Undicesima settimana di proteste a Hong Kong

19 ago 2019

Il giorno dopo a Hong Kong rimangono i segni lasciati dai manifestanti sui muri del Palazzo legislativo. C'è scritto "Libertà per Hong Kong e se vuoi la pace preparati alla guerra". Le persone per strada non hanno paura di rivendicare il diritto di manifestare pacificamente e i capi delle proteste, alcuni con il volto mascherato, in una conferenza stampa tornano a chiedere al Governo di risolvere la situazione e di rispondere alle richieste degli abitanti della ex colonia britannica, che stanno protestando ogni fine settimana da ormai due mesi e mezzo. Secondo gli organizzatori domenica a scendere in piazza sono state 1,7 milioni di persone, poco più di centomila secondo la Polizia. Ma queste sono le immagini della manifestazione di domenica. L'assembramento dei manifestanti era consentito a Victoria Park, ma la manifestazione lungo le strade era vietata. Sarebbe stato impossibile, però, fermare il fiume di persone che, sotto la pioggia, con gli ombrelli aperti, si è diretto verso i Palazzi del potere. Le centinaia di Poliziotti cinesi armati che erano stati radunati nello stadio della vicina Shenzhen non sono intervenuti. I violenti scontri tra manifestanti e Polizia della settimana precedente non hanno intimorito gli abitanti di Hong Kong, che continuano a scendere in strada contro il controllo della Cina sulla città.
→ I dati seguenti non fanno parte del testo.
module shift_register_PISO_Nbit_n #(parameter N = 8)(
    input clk, reset_p,
    input [N-1:0]d,
    input shift_load,
    output q);
    reg[N-1:0] piso_reg;
    always@(negedge clk or posedge reset_p)begin
        if(reset_p) piso_reg <= 0;
        else begin
            if(shift_load) begin
                piso_reg <= {1'b0, piso_reg[N-1:1]}; 
            end
            else begin
                piso_reg = d;
            end
        end
    end
    assign q = piso_reg[0];
endmodule
module register_8bit_n(
    input [7:0] in_Data,
    input clk,reset_p, wr_en, rd_en,
    output [7:0]out_Data);
    reg [7:0] register;
    always@(negedge clk or posedge reset_p)begin
        if(reset_p) register=0;
        else if(wr_en) register=in_Data;
    end
    assign out_Data = rd_en ? register : 'bz;
endmodule
module register_8bit_Nbit_n #(parameter N = 8)(
    input [N-1:0] in_Data,
    input clk,reset_p, wr_en, rd_en,
    output [N-1:0]out_Data);
    reg [N-1:0] register;
    always@(negedge clk or posedge reset_p)begin
        if(reset_p) register=0;
        else if(wr_en) register=in_Data;
    end
    assign out_Data = rd_en ? register : 'bz;
endmodule
$ cat design.v
module minimal_ALU(input [15:0]inA,inB , input[2:0]opc , input inC , output reg [15:0]outW , output zer,neg);
    wire [15:0] add_inB = 
    (opc==3'b000) ? inB : 
    (opc==3'b001) ? 16'd1 :
    (opc==3'b010) ? ~inB :  
    (inB>>>1);
    wire add_inC = 
    (opc==3'b000) ? inC :
    (opc==3'b010) ? 1'b1 :  
    1'b0;
    wire [15:0] add_out = inA + add_inB + add_inC;
    always @(opc,inA,inB,inC) begin
        outW=16'b0;
        case(opc)
            3'b010: outW = (add_out[15]==0) ? inA : inB;
            3'b100: outW= inA & inB;
            3'b101: outW= inA | inB;
            3'b110: outW= ~inA;
            3'b111: outW = 16'b0;
            default: outW = add_out;
        endcase
    end
    assign zer = (outW==16'b0);
    assign neg = outW[15];   
endmodule
$ cat run.sh
#!/bin/bash
# OpenROAD 26Q1-2900-gdf79404cd8, Yosys 0.63+post, stock flow scripts
make -C /OpenROAD-flow-scripts/flow DESIGN_CONFIG=/design/flow/config.mk WORK_HOME=/design/flow/orfs finish
$ cat config.mk
export PLATFORM = sky130hd
export DESIGN_NAME = minimal_ALU
export DESIGN_NICKNAME = minimal_ALU
export VERILOG_FILES = /design/flow/design.v
export SDC_FILE = /design/flow/constraint.sdc
export NUM_CORES = 4
export LEC_CHECK = 1
export CORE_AREA = 10 10 105 105
export DIE_AREA = 0 0 115 115
$ cat constraint.sdc
current_design minimal_ALU

set clk_period 12.4
set clk_io_pct 0.2

create_clock -name clk0 -period $clk_period

set non_clock_inputs [all_inputs -no_clocks]
set_input_delay [expr $clk_period * $clk_io_pct] -clock clk0 $non_clock_inputs
set_output_delay [expr $clk_period * $clk_io_pct] -clock clk0 [all_outputs]
==> qor.yml <==
die_area_um2: 13200
top_cell_area_share: 0.0963
final_max_slew_viol_count: 0
synth_area_per_cell_um2: 6.45
ys_seq_frac: 0
grt_overflow_total: 0
syn_area_um2: 2080
drive_gt1_frac: 0.0304
post_cts_buffers: 0
path_max_fanout: 35
port_buffers: 54
hp-class: "in -> out"
fin_crit_ns: 11.26
diodes: 0
regArea_um2: 0
lay_top_count: "clkdlybuf4s50_1"
synth_cell_type_count: 59
ys_cells: 322
start_kind: "input pin"
area_leaders: "o21ai_0 (9.6%), ha_1 (8.4%), a222oi_1 (7.2%)"
grt_pass1_vias: 2512
lay_top_cells: "clkdlybuf4s50_1 (54), nand2_1 (40), o21ai_0 (40)"
synth-area-yosys_um2: 2080
finalCritPeriodShare: 0.908
grt-busiest-layer: "met2"
routed_wirelength_mm: 8.20
grt_pass1_wl_mm: 13.2
fmax_mhz: 88.8
yosys_warnings: 1
coreArea_um2: 8760
first_pass_iters: 6
fin_area_um2: 2700
critPathCaptureType: "output pin"
grt_use_total: 0.118
via_per_inst: 5.85
use_met3: 0.0105
p_total_w: 0.000159
worst_pin_slew_ns: 1.05
fin_util: 0.308
max-slew-margin-rel: 0.298
maxCapViolations: 0
initCoreUtil: 0.237
nClkBuffers: 0
cts_resized: 0
setup_tns_ns: 0
seq_cells: 0
ioPinCount: 54
avgRoutedWirePerCell_um: 17.5
met2_usage: 0.191
cp.arrival_ns: 8.78
worstPathRequired_ns: 9.92
antenna_found_initial: 0
synth_area_leader_cell: "o21ai_0"
ir_drop_mv: 0.0203
syn_inst: 322
dp_hpwl_mm: 6.32
die.size.y_um: 115
fill_cells: 943
vias: 2749
grt_max_degree: 42
rsz0062_at_grt: "false"
die_w_um: 115
warnings: 32
status: "finished, final reports clean"
core.rowCount: 34
drtIter0Drc: 326
ctsHoldBuffers: 0
powerDensity_nw_per_um2: 58.8
critPathKind: "in -> out"
hold_viol: 0
hold-path-cell-count: 4
gp_congestion: 0.963
drc: 0
total_leakage_power_nw: 1.09
dpl_cell_area_um2: 2700
ant_nets: 0
area_delta_synth_final_pct: 29.8
setup_viol: 0
use_met1: 0.170
-- layer usage --
layer  up-vias  wire length (um)
met3        10               646
met1      1282              3590
met2       129              3870
met5         -                 0
met4         0               101
li1       1328                 -
-- Yosys cell counts, drive strengths merged (3+ instances only) --
cell type  count
nand2         41
o21ai         41
nor2          27
a21oi         25
inv           20
a222oi        15
ha            14
clkbuf        12
maj3          11
a21o           8
mux2i          8
xnor2          8
buf            6
nand3          6
a22oi          5
or3            5
xor2           5
and3           4
nor3           4
o2111ai        4
or4            4
a211oi         3
a221oi         3
o21a           3
o221ai         3
o22ai          3
o31ai          3
-- report_power, final --
part | switching, W | leakage (nW) | internal [W]
Clock | 0 | 0 | 0
Combinational | 0.0000834 | 1.09 | 0.0000753
Sequential | 0 | 0 | 0
Total | 0.0000834 | 1.09 | 0.0000753
-- worst paths after layout --
| kind | to | start | slack, ns |
|---|---|---|---|
| worst max-delay path | zer | opc[0] | 1.14 |
| worst min-delay path | outW[2] | inB[2] | 6.10 |
-- metrics by stage --
| step | hold WS [ns] | setup slack, ns | cells |
|---|---|---|---|
| finish | 6.10 | 1.14 | 470 |
| global route | 6.15 | 0.907 | 470 |
| CTS | 6.10 | 1.26 | 470 |
| detailed placement | 6.10 | 1.27 | 470 |
| global placement | 6.10 | 1.31 | 470 |
| floorplan | 5.06 | 3.43 | 322 |
-- cell type report --
type | count | area (um2) | area share
multi-input combinational | 282 | 1910 | 0.708
tap | 108 | 135 | 0.0501
inverter | 22 | 82.6 | 0.0306
timing repair buffer | 58 | 571 | 0.212
-- cells by family after synthesis --
kind of cell             after synthesis  share of synthesized area
AND-OR/OR-AND                        133                      0.436
AND/OR/NAND/NOR                      101                      0.233
XOR/XNOR                              13                     0.0548
buffers and inverters                 40                     0.0813
multiplexers                           8                     0.0385
adder cells (fa/ha/maj)               27                      0.157
-- worst max-delay path, stage by stage --
cell and delay (ns):
clkdlybuf4s50_1 0.40, buf_4 0.25, or2_1 0.51, nor2_1 0.89, a222oi_1 0.26, fa_1 0.48
fa_1 0.41, a21o_1 0.22, a221oi_1 0.73, o31ai_1 0.20, xnor2_1 0.21, nor2_1 0.07
a21oi_1 0.11, o21ai_0 0.17, or4b_1 0.62, nor4_2 0.26, clkdlybuf4s50_1 0.51
No activity file was given, so power comes from the tool's default toggle rates.
==> flow/design.v <==
module ALU1(input [15:0]inA,inB , input[2:0]opc , input inC , output reg [15:0]outW , output zer,neg);
    always @(opc,inA,inB,inC) begin
        outW=16'b0;
        case(opc)
            3'b000: outW= inA + inB +inC;
            3'b001: outW= inA + 16'd1;
            3'b010: outW = ($signed(inA) >= $signed(inB)) ? inA : inB;  
            3'b011: outW = inA + (inB >>> 1);   
            3'b100: outW= inA & inB;
            3'b101: outW= inA | inB;
            3'b110: outW= ~inA;
            3'b111: outW = 16'b0;
            default: 
            outW = 16'bx;
        endcase
    end
    assign zer = (outW==16'b0);
    assign neg = outW[15];   
endmodule
--- flow/design.v ---
module moore10110 (input clk, rst, j , output w);
    reg [2:0] ns,ps;
    parameter [2:0] A=3'b000 , B=3'b001 , C=3'b010 ,
    D=3'b011, E=3'b100 , F=3'b101;
    always @(j,ps) begin
        ns=A;
        case (ps)
            A: ns= j ? B : A;
            B: ns= j ? B : C;
            C: ns= j ? D : A;
            D: ns= j ? E : C;
            E: ns= j ? B : F;
            F: ns= j ? D : A;
            default: ns=A;
        endcase
    end
     assign w = (ps==F) ? 1'b1 : 1'b0;
     always @(posedge clk , posedge rst) begin
        if(rst) ps<=3'b000;
        else ps<=ns;
     end
endmodule
--- flow/config.mk ---
export PLATFORM = sky130hd
export DESIGN_NAME = moore10110
export DESIGN_NICKNAME = moore10110
export VERILOG_FILES = /design/flow/design.v
export SDC_FILE = /design/flow/constraint.sdc
export NUM_CORES = 4
export LEC_CHECK = 1
export CORE_AREA = 10 10 70 70
export DIE_AREA = 0 0 80 80
--- flow/run.sh ---
#!/bin/bash
# OpenROAD 26Q1-2900-gdf79404cd8, Yosys 0.63+post, stock flow scripts
make -C /OpenROAD-flow-scripts/flow DESIGN_CONFIG=/design/flow/config.mk WORK_HOME=/design/flow/orfs finish
--- flow/constraint.sdc ---
current_design moore10110

set clk_period 1.6
set clk_io_pct 0.2

create_clock -name clk0 -period $clk_period [get_ports {clk}]

set non_clock_inputs [all_inputs -no_clocks]
set_input_delay [expr $clk_period * $clk_io_pct] -clock clk0 $non_clock_inputs
set_output_delay [expr $clk_period * $clk_io_pct] -clock clk0 [all_outputs]
==> impl_metrics.yaml <==
# generated from flow reports
status:
  status: "finished, final reports clean"
run:
  tool_warnings: 25
  drv_cap: 0
power:
  p_total_mw: 0.346
  p_sw_mw: 0.0756
  pwr-share-clk: 0.448
  intPower_mw: 0.271
  p_seq_frac: 0.489
  swShare: 0.218
  power_frac_comb: 0.063
  leakagePower_nw: 0.127
  ir_drop_uv: 168
  powerDensity_nw_per_um2: 1100
worst_setup_path:
  cp.buffers_inverters: 1
  critPathRequiredTime_ns: 1.28
  crit_path_max_fanout: 3
  path_cells: "clkdlybuf4s50_1"
  worstSetupPathType: "reg2out"
  crit_family: "buffers and inverters"
  end_kind: "output port"
  slowest_stage: "clkdlybuf4s50_1"
  cp-start-kind: "register"
  arrival_ns: 1.07
  slowest_delay_ns: 0.47
final_timing:
  setup_viol: 0
  maxSlewViolCount: 0
  fin_setup_tns_ns: 0
  finalCriticalPeriod_ns: 1.39
  max_freq_mhz: 718
  maxSlewHeadroom: 0.860
  tightest_slew_ns: 0.210
  hold_violations: 0
  finalCritPeriodShare: 0.871
  whs_ns: 0.279
  skew_ns: 0.000785
  grt_setup_unrepaired: "no"
route:
  dr_total_vias: 136
  routed_via_density: 2.00
  drt-initial-drc-count: 9
  dr_wl_met3_um: 137
  drc: 0
  first_pass_iters: 2
  post_drt_wl_per_cell_um: 5.50
  ant_nets: 0
  routed-wl-met2_um: 111
  wl_met1_um: 114
  drt_wl_total_um: 374
  maxUsedRoutingLayer: "met4"
  diodes: 0
clocking:
  cts_setup_buffers: 0
  htreeDepth: 1
  numCtsBuffers: 3
  clock_sinks: 6
  post_cts_resized: 0
  clk_pin_slew_worst_paths_ns: 0.05
  clockRootBuffer: "clkbuf_4"
  clock_path_buffers: 2
  ctsHoldBuffers: 0
  tritoncts: "built"
  clk_latency_ns: 0.25
layout:
  largest-register: "ps"
  final_layout_size_suffix_gt1_frac: 0.182
  lay_top_cells: "5 x dfrtp_1, 3 x nor2_1, 3 x clkbuf_4, 3 x clkdlybuf4s50_1"
  lay_top_count: "dfrtp_1"
  area_growth_pct: 56.9
  reg_top3: "ps: 6 flops"
  regArea_um2: 151
  combGateArea_um2: 45.0
  largest_reg_flops: 6
  fillers: 403
yosys:
  synth-xor-area-share: 0
  syn_area_um2: 200
  yosysWarnings: 1
  synthSimpleGateAreaFrac: 0.144
  ys.flops: 6
  ys_cells: 15
  synth.area.mux_share: 0
  synth_cell_types: 9
  compound_area_frac: 0.0812
  yosys_area_um2: 200
  avgSynthCellArea_um2: 13.3
  syn_inst: 15
  ys_seq_frac: 0.756
  ys_sh_adder: 0
  top_logic_kind: "simple AND/OR/NAND/NOR gates"
floorplan:
  die_x_um: 80
  row_count: 21
  die_h_um: 80
  pin_count: 4
  fp_util: 0.0586
  coreArea_um2: 3420
  chipArea_um2: 6400
worst_hold_path:
  min_path_type: "in2async"
global_routing:
  grt_max_degree: 7
  grt_pass1_vias: 155
  grt_pass1_wl_um: 696
  track_usage: 0.0158
  antenna_found_initial: 0
  grt_overflow: 0
placed_design:
  place_congestion: 0.721
  dp_hpwl_um: 288
  port_buffers: 3
[final cells by class]
cell class | instances | share of cell area
clock buffers | 4 | 0.0837
multi-input cells | 8 | 0.143
repair buffers | 3 | 0.0956
flip-flops and latches | 6 | 0.482
well taps | 46 | 0.183
inverters | 1 | 0.0120
[cell families (layout without fill, tap and decap cells)]
family / count (synthesis) / count (layout)
DFF: 6 / 6
and+or+nand+nor: 6 / 6
AOI/OAI and AO/OA: 2 / 2
buffers and inverters: 1 / 8
[layer usage]
| layer | track usage | vias to the layer above |
|---|---|---|
| met2 | 0.0152 | 11 |
| met3 | 0.0318 | 3 |
| met1 | 0.0121 | 60 |
| met5 | 0 | - |
| met4 | 0.00528 | 0 |
| li1 | - | 62 |
[path summary, 6_finish.rpt]
path / start / to / slack, ns / cells past startpoint
hold reg to reg: ps[1] / ps[4] / 0.49 / 1
setup / recovery: ps[4] / w / 0.21 / 1
setup reg to reg: ps[3] / ps[3] / 0.82 / 1
hold / removal: rst / ps[2] / 0.28 / 2
min in group clk0: ps[1] / ps[4] / 0.49 / 1
max in group asynchronous: rst / ps[0] / 1.08 / 2
[per-stage QoR]
| step | util | cell area (um2) | worst slack (ns) | instances |
|---|---|---|---|---|
| final | 0.0919 | 314 | 0.207 | 68 |
| after global routing | 0.0919 | 314 | 0.158 | 68 |
| after detailed placement | 0.0842 | 288 | 0.466 | 64 |
| after floorplan | - | 200 | 0.848 | 15 |
| after CTS | 0.0919 | 314 | 0.195 | 68 |
| after global placement | 0.0842 | 288 | 0.473 | 64 |
[cell usage after synthesis]
library cell  instances  share of area
and2_1                1          0.031
inv_1                 1          0.019
nor2_1                3          0.056
dfstp_2               1           0.13
o21a_1                1          0.038
nor2b_1               1          0.031
o31a_1                1          0.044
nor3_1                1          0.025
dfrtp_1               5           0.63
[power by group through the flow]
| stage | sequential (mW) | clock (mW) | combinational [mW] |
|---|---|---|---|
| CTS | 0.169 | 0.160 | 0.0230 |
| global route | 0.171 | 0.177 | 0.0256 |
| finish | 0.169 | 0.155 | 0.0219 |
Power and IR drop assume default switching activity.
Chiedono l'abolizione di un emendamento alla legge sull'estradizione che, se approvato dal Parlamento locale, consentirebbe di processare nella Cina continentale gli accusati di alcuni crimini gravi, le dimissioni della governatrice considerata troppo vicina alla Cina, elezioni libere e un'indagine sulle violenze della Polizia negli ultimi mesi.